一枚目『worker』 【5】
【5】
お客さんは若い2人組だった。
一人は、格好いい雰囲気の服装で、もう一人は、お姉さんのような雰囲気の服装だ。
作家さんのお客ではなく、このギャラリーに定期的に訪れて来てくれている常連さんだ。近くにバイト先の喫茶店があり、一度、偶然ふらりと立ち寄ってからは、展示者が変わる頃、見に来てくれている。
「こんにちは」
「こんにちは、珈琲淹れますね」
「ありがとうございます。いだきます」
「どうぞ、ゆっくり見てください」
2人は会釈をして、作品を見て行く。
「夏美さんも出せばいいのに、写真たち。だいぶたまってきているでしょ?」
「まだ、人に見せるには、抵抗があります」
オーナーは普段のほのぼの口調で、お姉さんのような雰囲気の夏美さんに声をかけている。
「初めてだけだって、見られるのが恥ずかしいのなんて」
珈琲をコップに注ぐのを、一瞬こぼしそうになってしまう。
妄想できるきっかけの言葉を聞いただけで、あらぬ方向に妄想してしまえる自分の思考回路をどうにかしてしまいたい。どんな事を妄想してしまったのかは、言わないけど想像にまかせます。
「じゃ、コレ、持って行くな」
もう一人の格好いい雰囲気の方は、人の頭の中をのぞいたかのような反応でニヤニヤしながら珈琲を受けとると、オーナーと夏美さんにコップを持って行った。
「はい」
「うん、美味しい」
オーナーは満足げに言い、夏美さんは何も言わずに頷いている。
よし!と心の中でガッツポーズをする。
「それは、俺が教えたからな」
「教え方だけは上手いよね、ルカは」
「教え方だけは、って。他にも上手い事あるだろう」
苦笑を浮かべて、作品を見ていたルカは、作家さんに作品についての質問をいくつかして談笑している。

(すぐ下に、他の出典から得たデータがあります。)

This design comes from an exercise in tuning for small area, a short achievable clock period and few clock cycles per item on the open sky130 flow, not from production work.
No run shown here included a check of the RTL's function; only the layout flow was run.

==> flow/design.v (outline; a module is shown in full before it is edited, if it fits) <==
// module Milestone1_convert: 286 lines
// module yt_part: 55 lines
// module pix_sum: 337 lines
// module fir_sum: 146 lines
// module csa_fa: 4 lines
// module csa_ha: 4 lines
module Milestone1_convert (
	input  logic          Clock,
	input  logic          Resetn,
	input  logic          Enable,
	input  logic   [15:0] SRAM_read_data,
	input  logic          redo,
	output logic          SRAM_we_n,
	output logic   [17:0] SRAM_address,
	output logic   [15:0] SRAM_write_data,
	output logic          Finish
);
  // ...
==> flow/flow/run.sh <==
#!/bin/bash
# Standard ORFS layout (standard.sh) with these changes in how it is made:
#  - the port buffers are buf_4 cells instead of the buffer ORFS picks
#  - clock tree: larger sink clusters, no dummy loads
#  - timing repair aims at a setup margin below the design's clock period
# The SDC, clock period and I/O constraints are the standard flow's, unchanged.
set -euo pipefail
bash standard.sh SETUP_SLACK_MARGIN=10.15 \
  "BUFFER_PORTS_ARGS=-buffer_cell sky130_fd_sc_hd__buf_4" \
  "CTS_ARGS=-sink_clustering_enable -repair_clock_nets -sink_clustering_size 36 -sink_clustering_max_diameter 70 -dont_use_dummy_load" \
  finish > orfs_make.log 2>&1
==> flow/standard.sh <==
#!/bin/bash
# synth_recipe.tcl (not shown) runs the flow's synth.tcl, then flattens the netlist and writes it again
# the make line also repeats each setting of config.mk as NAME=value (left out here)
make -C /OpenROAD-flow-scripts/flow DESIGN_CONFIG=/design/flow/config.mk WORK_HOME=/design/flow/orfs CLKGATE_MAP_FILE= SYNTH_SCRIPT=/design/flow/synth_recipe.tcl "${@:-finish}"
==> flow/config.mk <==
export PLATFORM = sky130hd
export DESIGN_NAME = Milestone1_convert
export DESIGN_NICKNAME = Milestone1_convert
export VERILOG_FILES = /design/flow/design.v
export SDC_FILE = /design/flow/constraint.sdc
export NUM_CORES = 4
export LEC_CHECK = 0
export CAP_MARGIN = 20
export CORE_MARGIN = 2
export CORE_UTILIZATION = 40
export SLEW_MARGIN = 20
export SYNTH_HIERARCHICAL = 1
==> flow/constraint.sdc <==
create_clock -name core_clock -period 14.0 [get_ports {Clock}]
set_input_delay 2.8000 -clock core_clock [delete_from_list [all_inputs] [get_ports {Clock}]]
set_output_delay 2.8000 -clock core_clock [all_outputs]
set_load 0.01 [all_outputs]
==> results.cfg, run 1 <==
[status]
outcome = timing/DRC/antenna clean

[clocking]
clock-sinks = 437
ctsRootBufferMaster = clkbuf_16
postCtsHoldBufs = 0

[logic_synthesis]
yosysWarnings = 9
synth_most_common_cell = dfxtp_1
synth_commonest_cells = dfxtp_1, ha_1, fa_1
synth.distinct_cells = 94
ys_seq_area_share_pct = 40.9
synth-seq-cells = 437
synth_top_family_by_area = adder cells
synth_edf_count = 170
synth-simple-area-share_pct = 9.20
synth_fa_ha_area_share_pct = 27.2

[floorplanning]
initial_core_util_pct = 40.5
core.rowCount = 92
tap_cells = 846
core_area_um2 = 63200

[critical_path]
endpoint = Finish
path_depth = 1
r2r_slack_ns = 10.11

[placed_design]
dpl_cell_area_um2 = 26900
hpwl_um = 47000

[layout]
clock_buffers = 29
layout.cells.non_filler = 3086
final_area_um2 = 28200
multi_input_area_um2 = 14500
final_nets = 2693
ff_latch_area_um2 = 10500

[timing]
maxSlewHeadroom_pct = 33.2
whs_ns = 0.325
hold_viol_final = 0

[route]
wl_per_cell_um = 19.6
viasPerCell = 5.31
drt_iter0_drc = 1082
top_layer_used = met4
drc = 0

[hold_path]
hold_path_class = flip-flop to flip-flop

[grt]
grt_usage_pct = 18.3
grt_pass1_wl_um = 95600
==> run 2: changes to the inputs <==
--- a/flow/flow/run.sh
+++ b/flow/flow/run.sh
@@ -7,3 +7,3 @@
 set -euo pipefail
-bash standard.sh SETUP_SLACK_MARGIN=10.15 \
+bash standard.sh SETUP_SLACK_MARGIN=10.0 \
   "BUFFER_PORTS_ARGS=-buffer_cell sky130_fd_sc_hd__buf_4" \
--- a/flow/config.mk
+++ b/flow/config.mk
@@ -9,3 +9,3 @@
 export CORE_MARGIN = 2
-export CORE_UTILIZATION = 40
+export CORE_UTILIZATION = 60
 export SLEW_MARGIN = 20
==> run 2 against run 1 <==
Net effect: sequential share of layout area up 0.92 points; count of clock-buffer cells in the layout down 2; clock skew increased by 0.018 ns; register-to-register slack lost 0.04 ns; design area decreased by 2.9%; die area is 33% lower; area after synthesis unchanged; non-clock buffer count fell by 14; critical endpoint unchanged; highest routed layer unchanged.
==> results.cfg, run 2 <==
[status]
outcome = timing/DRC/antenna clean

[grt]
grt.busiest_layer = met2
grt_max_degree = 53
gr-usage-met2_pct = 41.3
first_global_vias = 16813
grt_use_met3_pct = 3.35
grt_usage_pct = 26.1
antenna_found_initial = 0
gr-total-overflow = 0
grt_pass1_wl_um = 90300
gr-usage-met1_pct = 38.6

[layout]
layout-drive-gt1-share_pct = 11.0
antenna_cells = 0
final_common_cell = dfxtp_1
final_nets = 2676
final_cell_mix = dfxtp_1, ha_1, fa_1, edfxtp_1, inv_1
nFillCells = 3267
reg_top3 = su x48, sv x48
area_growth_pct = 7.08

[route]
ant_nets = 0
routed-via-count = 16255
viasPerCell = 5.89
first_pass_iters = 5
wl_per_cell_um = 20.3
drc = 0
drt_iter0_drc = 989
wirelength_um = 56000

[logic_synthesis]
synth-seq-cells = 437
synth_area_um2 = 25600
synth_edf_count = 170
synth-main-ff-cell = dfxtp_1
yosysTopAreaCell = dfxtp_1
async_reset_ff_share_pct = 0.458
syn_area_per_cell_um2 = 11.7
synth_commonest_cells = dfxtp_1, ha_1, fa_1
yosys-top-cells-area = dfxtp_1, edfxtp_1, fa_1, ha_1, xnor2_1
syn_nets = 2635
synth_most_common_cell = dfxtp_1
ys_seq_area_share_pct = 40.9
synth.distinct_cells = 94
yosysWarnings = 9
syn_inst = 2183
yosys.area.top_type_share_pct = 20.7

[floorplanning]
io_pins = 56
die_w_um = 210
core.rowCount = 75
initial_core_util_pct = 60.8
die_area_um2 = 44300
core_area_um2 = 42000
chipHeight_um = 210

[timing]
min_period_ns = 3.95
rsz0062_at_grt = true
setup_tns_ns = 0
finalSetupViolCount = 0
fin_crit_sh_pct = 28.2
fin_skew_ns = 0.0910
hold_viol_final = 0
slew_viol_final = 0
worst_pin_slew_ns = 0.981
fmax_mhz = 253
maxSlewHeadroom_pct = 34.6

[critical_path]
path_depth = 1
crit_start = Finish
ff2ff_path_depth = 11
crit_family = flip-flops
path_cells = buf_4
critPathLaunchType = flip-flop
r2r-start = f_p1[6]
endpoint = Finish
crit_buf_inv = 1
r2r_slack_ns = 10.07
slowest_stage = dfrtp_1
required_ns = 11.20
worstReg2RegEnd = g_h[8]
arrival_ns = 1.15
worstSetupPathType = flip-flop to primary output
critPathMaxStageDelay_ns = 0.45
crit_path_end_kind = primary output
crit_fanout = 2

[placed_design]
portBuffers = 55
routabilityCongestion = 0.924
hpwl_um = 43700

[clocking]
ctsRootBufferMaster = clkbuf_16
h-tree-depth = 1
numCtsBuffers = 27
clk_pin_slew_ns = 0.11
clk-insertion-delay-late_ns = 0.61
clock-sinks = 437
cts.path.max_buffers = 3
tritoncts = done

[hold_path]
hold_path_class = flip-flop to flip-flop

[run]
maxCapViolCount = 0
-- run 2: cell families (layout without fill, tap and decap cells) --
kind of cell / Yosys count / count (layout) / share of synthesized area (%)
AOI/OAI and AO/OA: 417 / 417 / 10.8
xor gates and xnor gates: 144 / 144 / 4.93
adders and majority gates: 432 / 432 / 27.2
buffers and inverters: 209 / 248 / 3.17
DFF: 437 / 437 / 40.9
muxes: 88 / 88 / 3.81
and+or+nand+nor: 456 / 456 / 9.20
-- run 2: worst register-to-register path: cells and delay by family (launching register included) --
kind | cells | cell delay, ns
adders and majority gates | 7 | 2.77
DFF | 1 | 0.38
AOI/OAI and AO/OA | 3 | 0.53
xor gates and xnor gates | 1 | 0.09
-- run 2: per-layer routing --
metal	wire, um	vias to the layer above
met5	0	-
li1	-	7782
met2	25300	376
met3	2680	85
met4	1240	0
met1	26800	8012
-- run 2: what timing repair did --
action,CTS,global route
setup buffers,2,6
hold buffers,0,0
resized for setup,15,23
setup endpoints to repair,18,28
pin swaps,2,15
-- run 2: worst min-delay path by stage --
| stage | cells after the start | startpoint | slack (ns) | end |
|---|---|---|---|---|
| 6_report | 0 | tag_b[1] | 0.34 | tag_c[1] |
| 5_1_grt | 0 | tag_b[1] | 0.35 | tag_c[1] |
| 4_1_cts | 0 | tag_b[1] | 0.35 | tag_c[1] |
| 3_5_place_dp | 0 | tag_a[1] | 0.32 | tag_b[1] |
| 3_3_place_gp | 0 | tag_b[1] | 0.31 | tag_c[1] |
| 2_1_floorplan | 0 | tag_a[0] | 0.31 | tag_b[0] |
-- run 2: stage by stage --
| step | std cells | hold slack (ns) | area (um^2) | setup WS (ns) | utilization [%] |
|---|---|---|---|---|---|
| 2_1_floorplan | 2183 | 0.310 | 25600 | 10.05 | - |
| 3_3_place_gp | 2726 | 0.314 | 26500 | 9.83 | 63.0 |
| 3_5_place_dp | 2726 | 0.318 | 26500 | 9.62 | 63.0 |
| 4_1_cts | 2755 | 0.351 | 27200 | 9.99 | 64.8 |
| 5_1_grt | 2761 | 0.353 | 27400 | 9.89 | 65.1 |
| 6_report | 2761 | 0.345 | 27400 | 10.05 | 65.1 |
-- run 2: final cells by class --
cell class                 instances  area (um^2)  share of cell area (%)
multi-input combinational       1537        14400                    52.8
sequential                       437        10500                    38.3
clock buffer                      27          676                    2.47
tap                              539          674                    2.46
timing repair buffer              73          559                    2.04
inverter                         148          556                    2.03
-- run 2: modules after synthesis, one instance, submodules excluded --
module	times used	cell area, um^2	cells inside	flip-flops and latches
Milestone1_convert	1	17400	1468	437
pix_sum	1	2300	304	0
yt_part	1	810	105	0
fir_sum	1	469	53	0
csa_fa	196	20.0	1	0
csa_ha	57	12.5	1	0

what the ideal ports hide:
The results above use ideal ports. As a check the final layouts listed here were re-extracted and re-timed, cells and wires unchanged. Step 1 assumes that a clkbuf_16 drives the clock port and a buf_2 every other input. Step 2 times the ports against the registers' clock, not the clock port: input delays grow and output delays shrink by t, the midpoint of the rising clock arrivals with the driver on. a / b / c = ideal ports / drivers / drivers and shift; a / b = the first two.
run	shift t [ns]	slack for setup (ns)	worst data-port slew with drivers (ns)
run 1	0.637	10.092 / 10.034 / 10.107	0.07
run 2	0.621	10.047 / 9.991 / 10.073	0.04
After both steps every run listed still meets setup and hold.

ルカ自身も画材について、詳しい知識があるわけではない。それが例え、本当に何も知らない事であったとしても、会話が広がっていくのは知的好奇心が強く、会話の中で出てきた専門用語について質問をしていて、まるで相手にインタビューをしているかのような話の展開をしていけるからだ。
あれで、どうして人見知りなのだろう。
ついでに、接客業をしているのが謎だ。
オーナーは適度なところで、ルカに話しかけた。
「ルカって、今日は休日?」
「休日だよ、特にこの後の予定もない」
「二階で夏美さんの写真の展示について交渉してもいい?」
ため息を吐き出しながら、夏美さんは諦めの表情を浮かべている。
私よりも2人とつきあいの長い夏美さんには、すでに決定事項にされた事に対して、本気で嫌だと思った事は別にして、変更する事が無理だという事を知っている。
「本人ぬきに話をすすめようとしないでください」
「だって、もったいないから」
オーナーは、明るく笑顔を浮かべている。
「本人の意志を聞いてください」
「1回は展示してみていいと思うぞ」
意地悪な笑みを浮かべたルカに、困惑した表情を浮かべている。
写真をはじめてから日が浅い。趣味で撮り始めた写真でも、上手く表現したいと思うようになり、作品を展示したいと感じるようになってきていたらしい。
「上手くなるためには、とにかく人に見てもらうといいですよ」
作家さんが背中を押すような事を言った。
実感があるからに、経験のない人の言葉よりも重みが違う。
「じゃ、話を聞くだけなら」
「2階に行っているね。あと、よろしく」
「あ、はい」
3人が2階に上がっていく後姿を見送った。